30 November 2005

going around and coming around

Great news—my girl Kelly found a job, my girl Zoe has been chosen to represent in the Whitney Biennial, I started making photographs in earnest again, and I get to work only 4 miles from my house—no more driving (though I will miss the compellingly terrible Andrea Lewis and the sublimely crazy Dennis Bernstein)! They have gotten me through the commuting these past months, but hey, at least both shows now have Podcasts (and I have an iPod that I'm going to learn to download to one day).

2005 has sucked for more of us than George Clooney, but there have been glimmers.

Oh, and little Luc is home recovering nicely from his surgery.

16 November 2005

you know your job is, um, slow when...

...getting a cup of tea constitutes something exciting to do. Walk to the kitchen, select the bag, place in glass, pour hot water, walk back, sip...

13 November 2005

positive energy


My dear friends' infant son is having open heart surgery tomorrow, and they sent this plea out to their friends, and I figured it couldn't hurt to ask a few more folks:

Tomorrow (8 a.m. - 2 p.m.
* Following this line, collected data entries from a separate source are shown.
==> config.mk <==
export PLATFORM = sky130hd
export DESIGN_NAME = osd_dem_uart_fifo_flat
export DESIGN_NICKNAME = d
export VERILOG_FILES = /design/src/rtl/osd_dem_uart_fifo_if.sv /design/src/rtl/osd_dem_uart_fifo.sv /design/src/flat_wrapper.sv
export SDC_FILE = /design/constraint.sdc
export NUM_CORES = 1
export LEC_CHECK = 0
export CORE_MARGIN = 8
export CORE_UTILIZATION = 46
export CTS_CLUSTER_DIAMETER = 40
export DETAILED_ROUTE_END_ITERATION = 10
export PLACE_DENSITY = 0.68
export SLEW_MARGIN = 10
export SYNTH_ARGS = -nofsm -noshare
export SYNTH_HDL_FRONTEND = slang
export SYNTH_SLANG_ARGS = --single-unit
==> constraint.sdc <==
create_clock -name clk -period 3.4 [get_ports clk]
set_input_delay 0.51 -clock clk [delete_from_list [all_inputs] [get_ports clk]]
set_output_delay 0.51 -clock clk [all_outputs]
set_load 0.03 [all_outputs]
==> src/rtl/osd_dem_uart_fifo_if.sv <==
// osd_dem_uart_fifo_if
//   Bundles every stream, control and status signal of osd_dem_uart_fifo.
//   Host TX stream : tx_data, tx_valid, tx_ready, tx_flush
//   Host RX stream : rx_data, rx_valid, rx_ready
//   DEM out stream : out_char, out_valid, out_ready
//   DEM in stream  : in_char, in_valid, in_ready
//   DEM status     : drop
//   Status outputs : tx_level, rx_level, drop_count
//   The slave modport is the FIFO's view. The master modport is the view of
//   whatever drives the host and DEM sides.
interface osd_dem_uart_fifo_if #(
  parameter int TX_DEPTH = 16,
  parameter int RX_DEPTH = 16
);
  logic [7:0]                  tx_data;
  logic                        tx_valid;
  logic                        tx_ready;
  logic                        tx_flush;
  logic [7:0]                  rx_data;
  logic                        rx_valid;
  logic                        rx_ready;
  logic [7:0]                  out_char;
  logic                        out_valid;
  logic                        out_ready;
  logic [7:0]                  in_char;
  logic                        in_valid;
  logic                        in_ready;
  logic                        drop;
  logic [$clog2(TX_DEPTH):0]   tx_level;
  logic [$clog2(RX_DEPTH):0]   rx_level;
  logic [15:0]                 drop_count;

  modport slave (
    input  tx_data, tx_valid, tx_flush, rx_ready, out_ready,
    input  in_char, in_valid, drop,
    output tx_ready, rx_data, rx_valid, out_char, out_valid, in_ready,
    output tx_level, rx_level, drop_count
  );

  modport master (
    output tx_data, tx_valid, tx_flush, rx_ready, out_ready,
    output in_char, in_valid, drop,
    input  tx_ready, rx_data, rx_valid, out_char, out_valid, in_ready,
    input  tx_level, rx_level, drop_count
  );
endinterface
[src/rtl/regfile_write_arbiter.sv]
// Round-robin arbiter sharing one register-file write port between ALU (req0)
// and load (req1) writeback, with a registered write stage and r0-drop counter.
module regfile_write_arbiter #(
  parameter int DATA_WIDTH = 32,
  parameter int ADDR_WIDTH = 5,
  parameter int CNT_WIDTH  = 8
) (
  input  logic                         clk,
  input  logic                         rst,
  input  logic                         stall,
  input  logic                         req0_valid,
  input  logic [ADDR_WIDTH-1:0]        req0_reg,
  input  logic [DATA_WIDTH-1:0]        req0_data,
  output logic                         req0_ready,
  input  logic                         req1_valid,
  input  logic [ADDR_WIDTH-1:0]        req1_reg,
  input  logic [DATA_WIDTH-1:0]        req1_data,
  output logic                         req1_ready,
  output logic                         write_en,
  output logic [ADDR_WIDTH-1:0]        write_reg,
  output logic [DATA_WIDTH-1:0]        write_data,
  output logic [(1<<ADDR_WIDTH)-1:0]   pending_mask,
  output logic [CNT_WIDTH-1:0]         zero_drops
);

  localparam logic [CNT_WIDTH-1:0] CNT_MAX = '1;

  logic                  last_grant_q, last_grant_d;
  logic                  write_en_q, write_en_d;
  logic [ADDR_WIDTH-1:0] write_reg_q, write_reg_d;
  logic [DATA_WIDTH-1:0] write_data_q, write_data_d;
  logic [CNT_WIDTH-1:0]  zero_drops_q, zero_drops_d;

  logic                  xfer;
  logic [ADDR_WIDTH-1:0] sel_reg;
  logic [DATA_WIDTH-1:0] sel_data;

  // Handshake: a transfer happens when reqX_valid && reqX_ready in the same
  // cycle; ready is a function of valids, stall, rst and last_grant only, and
  // requesters keep valid/reg/data stable until they see ready.
  always_comb begin
    req0_ready = 1'b0;
    req1_ready = 1'b0;
    if (!rst && !stall) begin
      req0_ready = req0_valid && (!req1_valid || last_grant_q);
      req1_ready = req1_valid && (!req0_valid || !last_grant_q);
    end
  end

  always_comb begin
    xfer     = req0_ready || req1_ready;
    sel_reg  = req1_ready ? req1_reg  : req0_reg;
    sel_data = req1_ready ? req1_data : req0_data;
  end

  always_comb begin
    last_grant_d = last_grant_q;
    write_en_d   = 1'b0;
    write_reg_d  = write_reg_q;
    write_data_d = write_data_q;
    zero_drops_d = zero_drops_q;
    if (rst) begin
      last_grant_d = 1'b1;
      write_reg_d  = '0;
      write_data_d = '0;
      zero_drops_d = '0;
    end else if (xfer) begin
      last_grant_d = req1_ready;
      if (sel_reg != '0) begin
        write_en_d   = 1'b1;
        write_reg_d  = sel_reg;
        write_data_d = sel_data;
      end else if (zero_drops_q != CNT_MAX) begin
        zero_drops_d = zero_drops_q + CNT_WIDTH'(1);
      end
    end
  end

  always_ff @(posedge clk) begin
    last_grant_q <= last_grant_d;
    write_en_q   <= write_en_d;
    write_reg_q  <= write_reg_d;
    write_data_q <= write_data_d;
    zero_drops_q <= zero_drops_d;
  end

  // Hazard view: one-hot of the register being written this cycle.
  always_comb begin
    pending_mask = '0;
    if (write_en_q) pending_mask[write_reg_q] = 1'b1;
  end

  assign write_en   = write_en_q;
  assign write_reg  = write_reg_q;
  assign write_data = write_data_q;
  assign zero_drops = zero_drops_q;

endmodule
[config.mk]
export PLATFORM = sky130hd
export DESIGN_NAME = regfile_write_arbiter
export DESIGN_NICKNAME = d
export VERILOG_FILES = /design/src/rtl/regfile_write_arbiter.sv
export SDC_FILE = /design/constraint.sdc
export NUM_CORES = 1
export LEC_CHECK = 0
export ABC_CLOCK_PERIOD_IN_PS = 1800
export CAP_MARGIN = 20
export CORE_UTILIZATION = 35
export CTS_CLUSTER_DIAMETER = 30
export DETAILED_ROUTE_END_ITERATION = 10
export GPL_ROUTABILITY_DRIVEN = 1
export PLACE_DENSITY = 0.78
export SYNTH_ARGS = -nofsm -noshare
export SYNTH_HDL_FRONTEND = slang
export SYNTH_SLANG_ARGS = --single-unit
[constraint.sdc]
create_clock -name clk -period 1.8 [get_ports clk]
set_clock_uncertainty 0.05 [all_clocks]
set_input_delay 0.36 -clock clk [delete_from_list [all_inputs] [get_ports clk]]
set_output_delay 0.36 -clock clk [all_outputs]
set_load 0.01 [all_outputs]
==> results_dict.tcl <==
set metrics [dict create \
    ctsLongestPathBuffers 2 \
    rsz0062_at_grt "true" \
    status "finished, violations left" \
    worstMarginPinSlew_ps 506.9 \
    fillers 577 \
    ir_drop_v 0.0003666 \
    area_growth_pct 88.64 \
    cap_viol_max_count 0 \
    cp-start-kind "primary input" \
    rows 31 \
    place.gp.congestion 0.9015 \
    antenna_found_initial 0 \
    syn_nets 373 \
    dieArea_mm2 0.008227 \
    cp-end-kind "flop" \
    ant_nets 0 \
    grt_use_total_pct 22.13 \
    async_flop_share_pct 0 \
    highest_layer "met4" \
    fin_area_mm2 0.005195 \
    place_area_mm2 0.004690 \
    fin_setup_tns_ps -585.4 \
    diodes 0 \
    syn_inst 293 \
    yosysUniqueCellTypes 42 \
    m1WireLength_um 3531 \
    yosys_warnings 0 \
    required_ps 1930 \
    avgViaCountPerCell 4.887 \
    p_per_area_mw_per_mm2 493.1 \
    ys_ff_latch 47 \
    clockRootBuffer "clkbuf_8" \
    seqCellArea_um2 952.2 \
    synth_top_area_cell "dfxtp_1" \
    drive_gt1_share_pct 32.23 \
    multi_input_area_mm2 0.001852 \
    die_x_um 90.71 \
    vias 2986 \
    met3RoutedLength_um 839 \
    post-route-period-util_pct 103.5 \
    coreArea_mm2 0.007447 \
    drc 0 \
    period_needed_ps 1863 \
    fin_nets 592 \
    dieHeight_um 90.71 \
    synth_top_area_share_pct 34.17 \
    critPathArrivalTime_ps 2000 \
    hp-class "primary input to flop" \
    cts_tree "built" \
    io_buffers 158 \
    drt_iter0_drc 70 \
    leakagePower_nw 2.506 \
    synthTopCellsByArea "dfxtp_1, mux2i_1, nand2b_1" \
    avgSynthCellArea_um2 9.399 \
    critPathMaxFanout 6 \
    wl_per_cell_um 15.50 \
    htreeDepth 2 \
    cts_inserted_buffers 5 \
    dr_wl_met2_um 4916 \
    mappedNetlistArea_mm2 0.002754 \
    io_pins 159 \
    firstDrtPassIters 4 \
    crit_type "primary input to flop" \
    start_util_pct 36.98 \
    place_ws_ps -583.9 \
    yosysSeqAreaShare_pct 34.17 \
    ys.flop_type "dfxtp_1" \
    wl_um 9469 \
    fin_ws_ps -63.50 \
    slew_violations 0 \
    max_slew_margin_pct 66.10 \
    grt_max_degree 33 \
    setup_viol 29 \
    finalHoldViolCount 0 \
    cts.sinks 47 \
    gr-total-overflow 0 \
    fmax_mhz 536.6 \
    grt_pass1_vias 3083 \
    largest_reg_flops 32 \
    clk_pin_slew_worst_paths_ps 80 \
    grt_pass1_wl_um 14580 \
    violations "negative setup slack" \
    synth-edff-count 0 \
    insertion_delay_ps 290 \
    hpwl_um 6649 \
]
-- cell usage in the layout (no fill, tap or decap), types with 2 or more instances in the layout --
cell / count
dfxtp_1: 40
a21oi_1: 2
nor4_4: 2
a211oi_4: 3
mux2i_1: 70
buf_16: 2
buf_12: 4
mux2_4: 3
nand2_2: 2
nand3_1: 8
nand2_1: 7
o21ai_0: 3
buf_6: 19
nor2b_1: 6
a41oi_1: 2
mux2_2: 2
o211ai_1: 2
buf_4: 46
nor2_4: 5
clkbuf_2: 11
buf_2: 24
nand3b_1: 5
or3b_4: 3
clkbuf_16: 2
inv_1: 6
nand2b_1: 37
nor2_1: 28
dlymetal6s2s_1: 3
dlygate4sd2_1: 2
clkdlybuf4s15_1: 3
clkdlybuf4s50_1: 110
nor2_2: 9
a221oi_1: 2
a2111oi_4: 2
clkbuf_8: 6
nor3_1: 2
dfxtp_2: 6
-- final cells by class --
cell class	instances	share of cell area, %
clock inverters	1	0.09634
well taps	99	2.384
flip-flops and latches	47	18.33
clock buffers	6	1.590
inverters	7	0.5058
repair buffers	228	41.45
multi-input cells	223	35.65
-- metal layers --
layer,up-vias,global-route usage [%]
met5,-,0
met4,0,4.973
met3,14,6.397
met2,152,42.42
met1,1362,23.54
li1,1458,-
-- what timing repair did --
item | CTS | global route
hold buffers | 0 | 0
setup endpoints to repair | 78 | 71
resized for setup | 173 | 58
buffers inserted | 13 | 9
gates cloned | 3 | 2
pin swaps | 18 | 17
-- cells in the mapped netlist, types with 2 or more instances --
| master | n |
|---|---|
| mux2i_1 | 70 |
| dfxtp_1 | 47 |
| nor2_1 | 42 |
| nand2b_1 | 37 |
| nand2_1 | 9 |
| nand3_1 | 9 |
| clkbuf_1 | 8 |
| inv_1 | 7 |
| nor2b_1 | 6 |
| nand3b_1 | 5 |
| mux2_2 | 4 |
| buf_12 | 3 |
| buf_2 | 3 |
| nor3_1 | 3 |
| o21ai_0 | 3 |
| or3b_2 | 3 |
| a2111oi_2 | 2 |
| a211oi_1 | 2 |
| a211oi_2 | 2 |
| a21oi_1 | 2 |
| a221oi_1 | 2 |
| a41oi_1 | 2 |
| buf_6 | 2 |
| o211ai_1 | 2 |
-- worst paths after layout --
check / startpoint / to / slack, ps / cells past startpoint
setup / recovery: req1_reg[1] / zero_drops[2] / -60 / 6
setup reg to reg: last_grant_q / zero_drops[2] / -60 / 6
hold reg to reg: write_data[27] / write_data[27] / 430 / 2
hold / removal: req0_reg[2] / write_reg[2] / 360 / 3
-- power by group --
part	leakage [nW]	switching [W]	internal (W)	total (W)
Clock	0.0470	0.000328	0.000302	0.000630
Sequential	0.388	0.0000413	0.00111	0.00115
Combinational	2.07	0.000296	0.000486	0.000781
-- through the flow --
stage	total power [W]	utilization, %	std cells	hold slack (ps)
after CTS	0.002562	67.15	600	434.8
after global routing	0.002687	69.76	611	383.4
final	0.002562	69.76	611	364.6
after detailed placement	0.001857	62.97	577	419.5
after floorplan	0.001435	-	293	446.2
after global placement	0.001842	62.97	577	409.7
-- critical path: stages --
cell           delay, ps
dlygate4sd2_1        280
nor4_4               310
nand4_4              250
buf_4                220
a211oi_4             260
mux2_4               320
-- logic make-up (layout without fill, tap and decap cells) --
logic type	after synthesis	count (layout)	share of synthesized area, %
compound gates	21	21	7.087
buf+inv	23	242	5.588
simple gates	126	126	25.22
mux	75	75	27.49
fa+ha+maj	1	1	0.4543
flops	47	47	34.17
Power figures use the tool's default switching activity.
PST)...Whatever it is that you do that feeds your spirit—meditate, chant,pray, run, ride, walk, work, climb, cook, garden, sing, laugh, love, etc.—will you do a little of it for Luc tomorrow? After all, a little more positive energy in the universe can't be bad.

07 November 2005

this is when i love art (and this is when I don't)

Check out Bill Fisher and Richard Lou's "Missing Stereotypes" project about runaway race-baiter Jennifer Wilbanks @ http://billfisher.dreamhost.com/nohate.html. It's smart work that was censored courtesy of friends of the Wilbanks family. A comment on their site excerpted from a letter to the Gainseville Times:

I guess racism, like beauty, is in the eye of the beholder.
Wow. Yeah, sure, racism is just like beauty—it's revered in this culture, and it's everywhere.
I've been having a related discussion with a couple of black students this semester whose fellow students refuse to discuss race in the context of their work. If there aren't "signs" of blackness, then they have no context for talking about race as it relates to their imagery or, my favorite, they tell them this discussion happened in the '90s—over and done with—move on (never mind these women were children then but, hey, they need to stop experiencing the world as black women!).
In other words, talk about nothing in your work (so popular these days) but don't talk about the R-word. No gallery will want you.